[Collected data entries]

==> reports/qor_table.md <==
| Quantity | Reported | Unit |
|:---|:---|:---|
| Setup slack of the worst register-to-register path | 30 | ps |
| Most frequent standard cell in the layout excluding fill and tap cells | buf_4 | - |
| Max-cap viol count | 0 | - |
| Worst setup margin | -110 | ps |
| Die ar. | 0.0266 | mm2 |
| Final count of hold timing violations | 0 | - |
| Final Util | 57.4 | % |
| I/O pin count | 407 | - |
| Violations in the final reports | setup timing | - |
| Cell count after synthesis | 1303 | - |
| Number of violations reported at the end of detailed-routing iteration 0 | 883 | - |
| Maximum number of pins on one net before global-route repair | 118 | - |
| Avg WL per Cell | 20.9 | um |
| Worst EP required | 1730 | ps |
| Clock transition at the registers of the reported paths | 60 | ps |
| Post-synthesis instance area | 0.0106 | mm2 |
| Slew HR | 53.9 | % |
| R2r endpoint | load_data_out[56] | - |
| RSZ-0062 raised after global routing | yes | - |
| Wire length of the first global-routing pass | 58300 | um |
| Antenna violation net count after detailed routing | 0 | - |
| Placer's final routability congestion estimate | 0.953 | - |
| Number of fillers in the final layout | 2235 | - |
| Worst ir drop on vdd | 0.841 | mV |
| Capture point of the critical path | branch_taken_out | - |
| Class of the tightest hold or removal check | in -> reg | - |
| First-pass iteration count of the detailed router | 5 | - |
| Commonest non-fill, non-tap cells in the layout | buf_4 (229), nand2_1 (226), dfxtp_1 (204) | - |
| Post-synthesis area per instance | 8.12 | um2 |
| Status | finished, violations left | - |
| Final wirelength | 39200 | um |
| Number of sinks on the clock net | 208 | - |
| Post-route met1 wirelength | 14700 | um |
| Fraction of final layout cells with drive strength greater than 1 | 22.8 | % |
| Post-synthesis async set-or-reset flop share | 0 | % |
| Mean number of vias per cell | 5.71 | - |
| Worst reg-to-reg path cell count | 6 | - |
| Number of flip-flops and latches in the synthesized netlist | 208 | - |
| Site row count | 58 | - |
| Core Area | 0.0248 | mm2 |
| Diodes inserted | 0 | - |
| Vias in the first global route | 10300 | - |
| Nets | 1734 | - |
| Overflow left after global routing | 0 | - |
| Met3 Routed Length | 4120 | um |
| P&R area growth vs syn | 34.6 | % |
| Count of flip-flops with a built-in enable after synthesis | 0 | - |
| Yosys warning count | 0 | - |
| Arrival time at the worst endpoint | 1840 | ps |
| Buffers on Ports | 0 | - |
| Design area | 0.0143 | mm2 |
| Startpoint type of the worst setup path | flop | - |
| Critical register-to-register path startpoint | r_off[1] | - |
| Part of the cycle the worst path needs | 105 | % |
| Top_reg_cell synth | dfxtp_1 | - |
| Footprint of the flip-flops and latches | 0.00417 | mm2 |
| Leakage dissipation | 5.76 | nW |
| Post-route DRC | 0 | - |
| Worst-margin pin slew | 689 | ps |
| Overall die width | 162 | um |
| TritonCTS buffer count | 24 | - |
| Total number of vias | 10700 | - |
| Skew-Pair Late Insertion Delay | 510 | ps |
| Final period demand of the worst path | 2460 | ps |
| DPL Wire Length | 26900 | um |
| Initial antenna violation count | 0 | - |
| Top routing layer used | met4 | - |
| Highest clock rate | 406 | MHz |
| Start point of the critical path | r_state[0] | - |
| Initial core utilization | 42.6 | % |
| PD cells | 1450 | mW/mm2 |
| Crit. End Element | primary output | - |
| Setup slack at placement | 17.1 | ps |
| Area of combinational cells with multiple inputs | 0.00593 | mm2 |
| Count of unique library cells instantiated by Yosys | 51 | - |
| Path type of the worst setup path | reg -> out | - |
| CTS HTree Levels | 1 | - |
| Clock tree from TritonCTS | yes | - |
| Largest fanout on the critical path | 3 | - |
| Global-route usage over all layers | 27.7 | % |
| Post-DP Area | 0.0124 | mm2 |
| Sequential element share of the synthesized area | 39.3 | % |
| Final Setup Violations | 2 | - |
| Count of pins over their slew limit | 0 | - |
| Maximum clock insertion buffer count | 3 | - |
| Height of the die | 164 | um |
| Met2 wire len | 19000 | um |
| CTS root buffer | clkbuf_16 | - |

What this task involves >> Every line from the one containing "limit | 0 | - |" through the end of the entries above must be echoed exactly, with both ends kept.

Solution for this exercise >>
| Count of pins over their slew limit | 0 | - |
| Maximum clock insertion buffer count | 3 | - |
| Height of the die | 164 | um |
| Met2 wire len | 19000 | um |
| CTS root buffer | clkbuf_16 | - |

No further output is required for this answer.